Lines outside the range are not wanted. Give again exactly the lines between the line holding "27.7% (+6.3 points)" and the line holding "slowest cell: dfrtp_1", inclusive, from the listing below.

** Opening DATASET CONTENT block **

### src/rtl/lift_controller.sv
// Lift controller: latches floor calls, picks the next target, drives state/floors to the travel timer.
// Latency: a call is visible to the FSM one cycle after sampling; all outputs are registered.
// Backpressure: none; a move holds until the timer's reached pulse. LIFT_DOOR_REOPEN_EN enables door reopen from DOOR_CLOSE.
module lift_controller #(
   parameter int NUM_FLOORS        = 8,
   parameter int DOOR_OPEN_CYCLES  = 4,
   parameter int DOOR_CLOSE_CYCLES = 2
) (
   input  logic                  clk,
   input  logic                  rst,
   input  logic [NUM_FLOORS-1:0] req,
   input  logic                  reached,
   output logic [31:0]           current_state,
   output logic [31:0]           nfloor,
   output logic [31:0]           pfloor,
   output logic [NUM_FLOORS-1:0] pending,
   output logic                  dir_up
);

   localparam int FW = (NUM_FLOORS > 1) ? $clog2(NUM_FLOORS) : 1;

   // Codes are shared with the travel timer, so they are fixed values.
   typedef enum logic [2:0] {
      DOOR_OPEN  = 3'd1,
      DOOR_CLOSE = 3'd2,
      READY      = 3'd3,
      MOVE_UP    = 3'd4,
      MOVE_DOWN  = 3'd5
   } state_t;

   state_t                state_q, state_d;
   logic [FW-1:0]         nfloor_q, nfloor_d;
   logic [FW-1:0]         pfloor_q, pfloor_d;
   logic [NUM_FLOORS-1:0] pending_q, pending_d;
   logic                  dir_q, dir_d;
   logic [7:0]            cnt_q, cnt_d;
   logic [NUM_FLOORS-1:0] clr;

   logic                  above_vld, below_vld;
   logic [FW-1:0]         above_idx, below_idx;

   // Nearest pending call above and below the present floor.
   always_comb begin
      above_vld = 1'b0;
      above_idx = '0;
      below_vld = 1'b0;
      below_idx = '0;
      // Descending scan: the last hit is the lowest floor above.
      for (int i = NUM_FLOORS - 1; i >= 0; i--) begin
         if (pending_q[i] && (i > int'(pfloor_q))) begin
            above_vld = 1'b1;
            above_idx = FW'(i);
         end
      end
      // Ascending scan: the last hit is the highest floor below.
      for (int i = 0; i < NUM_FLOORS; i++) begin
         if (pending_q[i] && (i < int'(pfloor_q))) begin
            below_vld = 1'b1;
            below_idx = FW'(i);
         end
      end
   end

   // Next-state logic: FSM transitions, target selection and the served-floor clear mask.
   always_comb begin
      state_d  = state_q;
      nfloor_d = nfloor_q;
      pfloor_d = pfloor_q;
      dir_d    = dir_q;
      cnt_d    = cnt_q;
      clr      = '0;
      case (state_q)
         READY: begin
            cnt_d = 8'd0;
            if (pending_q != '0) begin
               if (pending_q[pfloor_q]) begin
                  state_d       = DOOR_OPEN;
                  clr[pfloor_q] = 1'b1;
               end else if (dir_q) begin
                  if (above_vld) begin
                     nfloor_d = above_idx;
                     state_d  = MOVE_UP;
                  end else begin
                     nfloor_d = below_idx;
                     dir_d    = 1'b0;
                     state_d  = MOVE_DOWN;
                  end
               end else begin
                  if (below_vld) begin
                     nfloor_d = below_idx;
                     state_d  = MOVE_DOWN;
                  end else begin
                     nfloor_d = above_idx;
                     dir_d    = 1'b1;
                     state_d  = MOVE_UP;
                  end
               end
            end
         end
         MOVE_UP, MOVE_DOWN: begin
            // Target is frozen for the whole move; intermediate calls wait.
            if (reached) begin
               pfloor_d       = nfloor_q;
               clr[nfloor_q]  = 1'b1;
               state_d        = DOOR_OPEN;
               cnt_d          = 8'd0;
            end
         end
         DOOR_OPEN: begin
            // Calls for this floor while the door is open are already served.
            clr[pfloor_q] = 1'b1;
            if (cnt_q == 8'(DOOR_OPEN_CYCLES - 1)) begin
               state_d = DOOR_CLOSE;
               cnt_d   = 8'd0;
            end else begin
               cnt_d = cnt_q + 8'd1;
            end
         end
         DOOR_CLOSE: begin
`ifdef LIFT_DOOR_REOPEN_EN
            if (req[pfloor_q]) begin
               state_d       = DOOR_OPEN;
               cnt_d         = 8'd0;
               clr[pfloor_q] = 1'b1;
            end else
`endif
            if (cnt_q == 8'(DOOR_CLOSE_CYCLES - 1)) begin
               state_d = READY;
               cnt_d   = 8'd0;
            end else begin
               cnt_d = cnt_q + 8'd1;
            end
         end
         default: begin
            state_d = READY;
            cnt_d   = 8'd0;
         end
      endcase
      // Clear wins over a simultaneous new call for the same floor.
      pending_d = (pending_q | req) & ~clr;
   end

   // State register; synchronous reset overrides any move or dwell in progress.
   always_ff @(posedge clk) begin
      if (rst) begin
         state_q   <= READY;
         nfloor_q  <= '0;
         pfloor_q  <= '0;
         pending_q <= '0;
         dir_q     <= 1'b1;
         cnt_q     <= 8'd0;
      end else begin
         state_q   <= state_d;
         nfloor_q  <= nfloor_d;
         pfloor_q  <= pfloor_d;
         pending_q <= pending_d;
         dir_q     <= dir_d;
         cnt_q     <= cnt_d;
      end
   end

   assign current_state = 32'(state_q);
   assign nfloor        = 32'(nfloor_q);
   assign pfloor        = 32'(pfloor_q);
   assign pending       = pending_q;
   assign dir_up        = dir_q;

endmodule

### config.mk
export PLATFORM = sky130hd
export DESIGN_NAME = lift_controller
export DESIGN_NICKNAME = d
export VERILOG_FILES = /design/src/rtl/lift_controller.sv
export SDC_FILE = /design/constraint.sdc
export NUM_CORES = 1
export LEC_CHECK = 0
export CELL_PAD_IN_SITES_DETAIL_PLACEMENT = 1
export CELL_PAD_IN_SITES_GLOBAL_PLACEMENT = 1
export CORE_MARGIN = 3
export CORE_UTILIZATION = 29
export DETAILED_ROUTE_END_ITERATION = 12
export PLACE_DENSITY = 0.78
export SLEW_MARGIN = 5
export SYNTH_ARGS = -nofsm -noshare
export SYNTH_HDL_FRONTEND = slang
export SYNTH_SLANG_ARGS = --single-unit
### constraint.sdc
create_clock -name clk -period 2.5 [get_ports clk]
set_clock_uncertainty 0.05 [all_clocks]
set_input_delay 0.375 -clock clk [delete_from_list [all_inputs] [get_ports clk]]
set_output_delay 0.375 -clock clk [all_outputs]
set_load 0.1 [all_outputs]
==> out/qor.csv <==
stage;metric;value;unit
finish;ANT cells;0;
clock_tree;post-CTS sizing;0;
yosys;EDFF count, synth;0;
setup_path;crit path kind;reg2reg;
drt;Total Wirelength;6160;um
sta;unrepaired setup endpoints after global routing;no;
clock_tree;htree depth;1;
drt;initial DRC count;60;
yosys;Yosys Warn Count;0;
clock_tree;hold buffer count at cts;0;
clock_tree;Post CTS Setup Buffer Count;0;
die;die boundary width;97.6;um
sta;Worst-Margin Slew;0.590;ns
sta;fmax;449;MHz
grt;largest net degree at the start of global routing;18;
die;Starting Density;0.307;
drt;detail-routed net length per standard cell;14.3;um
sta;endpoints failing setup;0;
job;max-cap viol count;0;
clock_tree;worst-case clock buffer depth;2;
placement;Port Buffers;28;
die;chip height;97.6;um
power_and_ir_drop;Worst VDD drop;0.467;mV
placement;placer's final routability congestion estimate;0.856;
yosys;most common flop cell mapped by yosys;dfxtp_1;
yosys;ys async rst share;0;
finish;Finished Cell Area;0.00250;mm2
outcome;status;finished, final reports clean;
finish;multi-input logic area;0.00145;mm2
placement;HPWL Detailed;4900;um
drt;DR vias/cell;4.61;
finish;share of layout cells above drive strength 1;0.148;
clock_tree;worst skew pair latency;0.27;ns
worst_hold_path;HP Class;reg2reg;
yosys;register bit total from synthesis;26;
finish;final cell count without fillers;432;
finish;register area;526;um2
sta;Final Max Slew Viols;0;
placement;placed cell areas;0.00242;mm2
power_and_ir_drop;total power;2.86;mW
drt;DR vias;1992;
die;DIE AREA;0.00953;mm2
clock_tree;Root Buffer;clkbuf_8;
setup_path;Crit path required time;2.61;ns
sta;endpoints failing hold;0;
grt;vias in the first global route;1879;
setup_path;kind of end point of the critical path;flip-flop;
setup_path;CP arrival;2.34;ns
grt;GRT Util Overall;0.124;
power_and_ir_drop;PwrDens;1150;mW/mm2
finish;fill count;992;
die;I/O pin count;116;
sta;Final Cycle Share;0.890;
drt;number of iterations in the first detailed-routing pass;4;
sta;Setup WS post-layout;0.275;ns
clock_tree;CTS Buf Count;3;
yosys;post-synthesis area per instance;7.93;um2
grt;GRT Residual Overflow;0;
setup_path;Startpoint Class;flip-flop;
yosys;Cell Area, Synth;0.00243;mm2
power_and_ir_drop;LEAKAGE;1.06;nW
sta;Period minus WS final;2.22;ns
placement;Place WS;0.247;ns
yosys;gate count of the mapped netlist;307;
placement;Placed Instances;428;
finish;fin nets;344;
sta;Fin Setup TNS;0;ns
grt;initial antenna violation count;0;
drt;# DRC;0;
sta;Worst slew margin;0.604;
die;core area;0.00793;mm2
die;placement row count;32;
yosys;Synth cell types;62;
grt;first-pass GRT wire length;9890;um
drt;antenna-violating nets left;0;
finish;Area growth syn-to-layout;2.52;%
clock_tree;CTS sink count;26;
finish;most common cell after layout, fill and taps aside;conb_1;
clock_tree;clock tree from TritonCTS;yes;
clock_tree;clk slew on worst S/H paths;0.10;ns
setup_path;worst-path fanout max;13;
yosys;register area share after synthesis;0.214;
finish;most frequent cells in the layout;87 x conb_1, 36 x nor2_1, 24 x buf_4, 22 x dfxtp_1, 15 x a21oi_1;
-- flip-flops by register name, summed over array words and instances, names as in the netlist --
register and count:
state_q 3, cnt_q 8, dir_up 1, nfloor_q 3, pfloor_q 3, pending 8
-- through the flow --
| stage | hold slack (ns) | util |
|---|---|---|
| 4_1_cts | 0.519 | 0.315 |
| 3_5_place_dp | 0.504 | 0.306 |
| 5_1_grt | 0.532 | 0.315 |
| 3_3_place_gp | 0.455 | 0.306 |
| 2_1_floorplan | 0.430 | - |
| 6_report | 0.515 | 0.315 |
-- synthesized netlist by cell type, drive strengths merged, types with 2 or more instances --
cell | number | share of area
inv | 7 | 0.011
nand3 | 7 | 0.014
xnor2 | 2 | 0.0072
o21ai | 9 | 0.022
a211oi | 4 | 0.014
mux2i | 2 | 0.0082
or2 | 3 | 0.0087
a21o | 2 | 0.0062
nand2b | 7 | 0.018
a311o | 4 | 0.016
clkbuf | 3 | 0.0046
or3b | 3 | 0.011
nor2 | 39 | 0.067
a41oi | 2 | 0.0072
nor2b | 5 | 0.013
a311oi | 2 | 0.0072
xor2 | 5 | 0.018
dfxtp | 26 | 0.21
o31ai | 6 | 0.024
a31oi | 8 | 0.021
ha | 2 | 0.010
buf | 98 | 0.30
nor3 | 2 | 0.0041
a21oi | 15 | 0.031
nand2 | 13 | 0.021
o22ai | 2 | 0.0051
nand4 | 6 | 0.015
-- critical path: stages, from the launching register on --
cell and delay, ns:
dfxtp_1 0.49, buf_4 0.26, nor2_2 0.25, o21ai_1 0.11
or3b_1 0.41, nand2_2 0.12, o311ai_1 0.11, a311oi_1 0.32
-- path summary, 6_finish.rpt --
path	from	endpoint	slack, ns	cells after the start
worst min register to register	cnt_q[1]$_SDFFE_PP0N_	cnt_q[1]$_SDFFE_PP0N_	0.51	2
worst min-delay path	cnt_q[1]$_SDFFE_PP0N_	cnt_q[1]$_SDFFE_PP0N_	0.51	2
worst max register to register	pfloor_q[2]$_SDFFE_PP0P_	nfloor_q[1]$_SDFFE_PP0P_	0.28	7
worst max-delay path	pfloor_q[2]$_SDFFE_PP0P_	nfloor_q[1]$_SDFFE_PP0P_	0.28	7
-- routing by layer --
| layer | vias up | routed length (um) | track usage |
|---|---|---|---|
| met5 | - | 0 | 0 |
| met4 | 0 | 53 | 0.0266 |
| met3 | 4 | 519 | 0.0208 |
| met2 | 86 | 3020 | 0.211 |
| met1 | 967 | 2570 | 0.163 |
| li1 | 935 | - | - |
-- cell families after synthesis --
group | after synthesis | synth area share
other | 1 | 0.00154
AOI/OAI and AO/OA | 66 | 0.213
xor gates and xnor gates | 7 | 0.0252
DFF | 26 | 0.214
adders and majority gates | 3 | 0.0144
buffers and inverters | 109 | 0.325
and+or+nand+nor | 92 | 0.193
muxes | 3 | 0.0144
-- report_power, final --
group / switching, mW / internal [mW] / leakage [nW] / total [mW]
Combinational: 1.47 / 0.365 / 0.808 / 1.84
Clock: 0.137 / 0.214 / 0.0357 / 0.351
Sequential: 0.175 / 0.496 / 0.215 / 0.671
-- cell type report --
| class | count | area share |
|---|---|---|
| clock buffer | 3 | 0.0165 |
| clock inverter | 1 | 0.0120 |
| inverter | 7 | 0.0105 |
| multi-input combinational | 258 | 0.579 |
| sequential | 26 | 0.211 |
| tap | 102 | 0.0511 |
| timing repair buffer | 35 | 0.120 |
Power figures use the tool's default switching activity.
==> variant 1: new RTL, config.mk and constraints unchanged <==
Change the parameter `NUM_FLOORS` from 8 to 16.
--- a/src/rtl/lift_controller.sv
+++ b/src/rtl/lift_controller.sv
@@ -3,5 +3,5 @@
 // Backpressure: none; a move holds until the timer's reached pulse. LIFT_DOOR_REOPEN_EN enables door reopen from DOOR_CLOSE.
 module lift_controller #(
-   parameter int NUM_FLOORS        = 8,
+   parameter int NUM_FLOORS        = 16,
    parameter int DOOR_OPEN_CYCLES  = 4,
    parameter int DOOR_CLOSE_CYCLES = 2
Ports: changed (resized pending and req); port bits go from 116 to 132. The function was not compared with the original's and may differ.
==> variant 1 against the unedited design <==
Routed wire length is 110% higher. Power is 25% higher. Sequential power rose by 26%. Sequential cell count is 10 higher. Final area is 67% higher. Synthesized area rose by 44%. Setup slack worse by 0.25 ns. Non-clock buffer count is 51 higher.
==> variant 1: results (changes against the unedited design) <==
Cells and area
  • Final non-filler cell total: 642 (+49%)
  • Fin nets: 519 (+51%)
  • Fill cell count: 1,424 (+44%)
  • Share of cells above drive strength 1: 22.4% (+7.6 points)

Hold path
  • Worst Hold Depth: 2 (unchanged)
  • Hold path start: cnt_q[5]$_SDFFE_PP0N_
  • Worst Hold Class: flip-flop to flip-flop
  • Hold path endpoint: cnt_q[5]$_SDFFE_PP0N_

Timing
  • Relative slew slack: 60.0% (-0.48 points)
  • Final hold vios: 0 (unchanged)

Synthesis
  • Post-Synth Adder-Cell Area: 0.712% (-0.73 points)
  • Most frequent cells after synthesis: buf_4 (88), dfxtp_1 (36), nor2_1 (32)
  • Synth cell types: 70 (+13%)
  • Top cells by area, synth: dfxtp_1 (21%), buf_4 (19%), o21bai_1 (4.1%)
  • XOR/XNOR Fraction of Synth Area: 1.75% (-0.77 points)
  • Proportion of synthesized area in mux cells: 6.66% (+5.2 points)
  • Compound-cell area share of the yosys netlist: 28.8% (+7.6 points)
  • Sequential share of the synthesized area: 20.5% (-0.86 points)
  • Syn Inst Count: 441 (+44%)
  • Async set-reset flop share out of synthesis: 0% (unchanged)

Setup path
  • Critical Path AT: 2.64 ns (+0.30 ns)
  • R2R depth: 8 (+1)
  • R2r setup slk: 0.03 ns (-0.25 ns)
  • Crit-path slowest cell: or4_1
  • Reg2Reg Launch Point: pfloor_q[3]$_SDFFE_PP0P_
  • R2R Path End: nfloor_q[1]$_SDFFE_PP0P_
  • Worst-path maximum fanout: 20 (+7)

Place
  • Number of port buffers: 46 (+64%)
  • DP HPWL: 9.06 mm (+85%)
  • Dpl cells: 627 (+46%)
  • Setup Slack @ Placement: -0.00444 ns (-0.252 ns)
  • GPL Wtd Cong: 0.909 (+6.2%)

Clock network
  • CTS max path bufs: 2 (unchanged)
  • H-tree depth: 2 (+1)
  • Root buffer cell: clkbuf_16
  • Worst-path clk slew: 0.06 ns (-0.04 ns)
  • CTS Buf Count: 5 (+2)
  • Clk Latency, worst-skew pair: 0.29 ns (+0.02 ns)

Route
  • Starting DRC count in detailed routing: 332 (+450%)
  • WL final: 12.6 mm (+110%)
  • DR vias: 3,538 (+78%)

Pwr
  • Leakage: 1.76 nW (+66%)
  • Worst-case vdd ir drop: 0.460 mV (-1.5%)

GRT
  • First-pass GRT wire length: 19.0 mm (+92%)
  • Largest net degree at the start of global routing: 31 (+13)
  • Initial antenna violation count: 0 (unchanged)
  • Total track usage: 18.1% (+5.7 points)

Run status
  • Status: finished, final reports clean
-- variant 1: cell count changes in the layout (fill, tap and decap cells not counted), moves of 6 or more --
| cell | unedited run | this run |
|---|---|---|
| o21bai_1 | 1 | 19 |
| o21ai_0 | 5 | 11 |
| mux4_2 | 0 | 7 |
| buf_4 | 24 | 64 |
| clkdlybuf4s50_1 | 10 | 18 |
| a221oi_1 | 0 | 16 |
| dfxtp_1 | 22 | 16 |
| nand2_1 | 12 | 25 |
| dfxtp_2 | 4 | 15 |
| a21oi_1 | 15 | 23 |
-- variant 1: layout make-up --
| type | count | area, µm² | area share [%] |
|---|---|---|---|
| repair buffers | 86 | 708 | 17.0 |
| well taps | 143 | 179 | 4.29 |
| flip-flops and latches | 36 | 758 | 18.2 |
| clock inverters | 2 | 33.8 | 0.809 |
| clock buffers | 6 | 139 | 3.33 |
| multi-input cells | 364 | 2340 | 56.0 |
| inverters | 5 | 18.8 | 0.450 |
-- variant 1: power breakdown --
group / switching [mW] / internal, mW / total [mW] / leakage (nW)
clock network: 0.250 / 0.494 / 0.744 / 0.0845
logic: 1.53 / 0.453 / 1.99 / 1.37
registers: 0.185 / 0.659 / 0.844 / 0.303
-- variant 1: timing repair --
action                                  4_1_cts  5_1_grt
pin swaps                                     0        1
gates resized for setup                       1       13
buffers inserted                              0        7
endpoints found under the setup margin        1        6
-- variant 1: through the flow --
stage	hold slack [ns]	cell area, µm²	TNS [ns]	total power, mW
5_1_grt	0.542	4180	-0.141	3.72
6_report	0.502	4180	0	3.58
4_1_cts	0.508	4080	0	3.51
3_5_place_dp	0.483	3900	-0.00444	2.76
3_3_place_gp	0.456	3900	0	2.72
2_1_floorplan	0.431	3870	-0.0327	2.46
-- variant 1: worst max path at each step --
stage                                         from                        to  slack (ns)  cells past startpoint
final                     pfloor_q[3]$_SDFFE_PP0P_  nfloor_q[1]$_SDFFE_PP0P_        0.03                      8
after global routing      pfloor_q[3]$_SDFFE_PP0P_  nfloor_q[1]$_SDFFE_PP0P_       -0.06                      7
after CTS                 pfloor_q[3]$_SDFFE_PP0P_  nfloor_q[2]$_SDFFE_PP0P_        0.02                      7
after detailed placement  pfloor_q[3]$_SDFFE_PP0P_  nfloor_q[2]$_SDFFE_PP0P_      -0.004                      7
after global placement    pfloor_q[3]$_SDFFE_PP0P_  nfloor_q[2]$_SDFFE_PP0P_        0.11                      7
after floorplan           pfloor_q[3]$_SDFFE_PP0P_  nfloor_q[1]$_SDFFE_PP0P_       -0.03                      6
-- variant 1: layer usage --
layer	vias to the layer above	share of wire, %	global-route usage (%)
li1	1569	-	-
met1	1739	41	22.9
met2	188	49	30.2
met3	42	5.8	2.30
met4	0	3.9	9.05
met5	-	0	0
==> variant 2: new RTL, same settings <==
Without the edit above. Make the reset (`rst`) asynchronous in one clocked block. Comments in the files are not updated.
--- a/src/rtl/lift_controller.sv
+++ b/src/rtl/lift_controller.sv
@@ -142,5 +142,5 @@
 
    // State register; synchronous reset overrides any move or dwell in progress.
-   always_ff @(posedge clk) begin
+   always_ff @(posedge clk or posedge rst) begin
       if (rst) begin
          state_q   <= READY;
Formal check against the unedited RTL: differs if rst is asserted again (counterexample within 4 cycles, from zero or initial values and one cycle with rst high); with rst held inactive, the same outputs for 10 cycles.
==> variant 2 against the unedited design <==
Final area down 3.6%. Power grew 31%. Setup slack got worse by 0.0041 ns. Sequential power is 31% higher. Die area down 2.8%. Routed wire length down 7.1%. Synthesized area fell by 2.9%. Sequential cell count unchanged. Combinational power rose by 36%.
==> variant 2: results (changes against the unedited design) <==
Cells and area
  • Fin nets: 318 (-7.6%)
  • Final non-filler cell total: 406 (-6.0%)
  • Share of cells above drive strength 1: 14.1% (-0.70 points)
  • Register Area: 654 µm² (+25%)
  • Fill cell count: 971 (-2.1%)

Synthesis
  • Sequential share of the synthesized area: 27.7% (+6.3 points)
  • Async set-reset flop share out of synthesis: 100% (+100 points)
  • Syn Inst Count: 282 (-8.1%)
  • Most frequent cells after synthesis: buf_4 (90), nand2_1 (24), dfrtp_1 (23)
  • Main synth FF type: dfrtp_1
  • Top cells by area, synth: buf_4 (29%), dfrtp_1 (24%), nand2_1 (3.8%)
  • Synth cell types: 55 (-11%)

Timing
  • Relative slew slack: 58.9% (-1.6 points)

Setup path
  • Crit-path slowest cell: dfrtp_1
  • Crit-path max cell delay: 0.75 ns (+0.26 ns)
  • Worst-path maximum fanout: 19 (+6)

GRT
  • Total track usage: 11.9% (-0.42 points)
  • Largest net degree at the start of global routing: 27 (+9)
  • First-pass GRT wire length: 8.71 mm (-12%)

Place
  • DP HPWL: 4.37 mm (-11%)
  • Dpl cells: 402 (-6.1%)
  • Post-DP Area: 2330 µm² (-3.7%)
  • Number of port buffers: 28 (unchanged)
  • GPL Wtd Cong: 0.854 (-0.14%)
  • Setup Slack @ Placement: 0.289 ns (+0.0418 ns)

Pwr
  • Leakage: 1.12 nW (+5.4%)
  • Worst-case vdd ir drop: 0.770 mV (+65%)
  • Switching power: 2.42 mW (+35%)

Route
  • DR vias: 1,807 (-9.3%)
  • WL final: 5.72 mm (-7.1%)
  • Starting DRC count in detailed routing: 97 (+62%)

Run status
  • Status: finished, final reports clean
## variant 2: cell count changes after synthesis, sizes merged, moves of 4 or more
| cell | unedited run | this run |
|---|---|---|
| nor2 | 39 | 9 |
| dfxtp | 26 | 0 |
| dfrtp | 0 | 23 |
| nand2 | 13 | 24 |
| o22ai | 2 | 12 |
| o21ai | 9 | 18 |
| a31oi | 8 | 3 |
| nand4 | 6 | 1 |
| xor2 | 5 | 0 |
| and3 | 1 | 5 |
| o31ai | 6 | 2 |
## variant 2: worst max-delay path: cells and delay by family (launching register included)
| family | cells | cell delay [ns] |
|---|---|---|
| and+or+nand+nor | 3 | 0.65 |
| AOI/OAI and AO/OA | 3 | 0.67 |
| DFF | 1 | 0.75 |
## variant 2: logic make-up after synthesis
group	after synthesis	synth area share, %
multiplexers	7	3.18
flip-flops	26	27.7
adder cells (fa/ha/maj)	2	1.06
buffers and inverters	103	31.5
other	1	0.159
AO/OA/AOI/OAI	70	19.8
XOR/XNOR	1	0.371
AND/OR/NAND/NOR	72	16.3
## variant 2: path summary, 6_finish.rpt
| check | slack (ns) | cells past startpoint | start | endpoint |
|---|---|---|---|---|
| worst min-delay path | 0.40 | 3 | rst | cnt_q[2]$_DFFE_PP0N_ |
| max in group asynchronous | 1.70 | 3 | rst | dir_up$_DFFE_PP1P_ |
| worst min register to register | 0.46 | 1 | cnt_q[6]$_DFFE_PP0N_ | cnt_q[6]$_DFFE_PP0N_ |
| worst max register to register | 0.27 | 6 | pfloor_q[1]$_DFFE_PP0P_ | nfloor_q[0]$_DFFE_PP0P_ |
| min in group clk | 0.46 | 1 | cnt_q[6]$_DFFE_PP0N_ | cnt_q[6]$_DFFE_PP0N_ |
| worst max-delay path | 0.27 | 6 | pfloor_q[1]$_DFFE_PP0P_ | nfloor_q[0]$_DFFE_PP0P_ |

** Closing DATASET CONTENT block **

▸ **ANSWER SECTION**:
  • Sequential share of the synthesized area: 27.7% (+6.3 points)
  • Async set-reset flop share out of synthesis: 100% (+100 points)
  • Syn Inst Count: 282 (-8.1%)
  • Most frequent cells after synthesis: buf_4 (90), nand2_1 (24), dfrtp_1 (23)
  • Main synth FF type: dfrtp_1
  • Top cells by area, synth: buf_4 (29%), dfrtp_1 (24%), nand2_1 (3.8%)
  • Synth cell types: 55 (-11%)

Timing
  • Relative slew slack: 58.9% (-1.6 points)

Setup path
  • Crit-path slowest cell: dfrtp_1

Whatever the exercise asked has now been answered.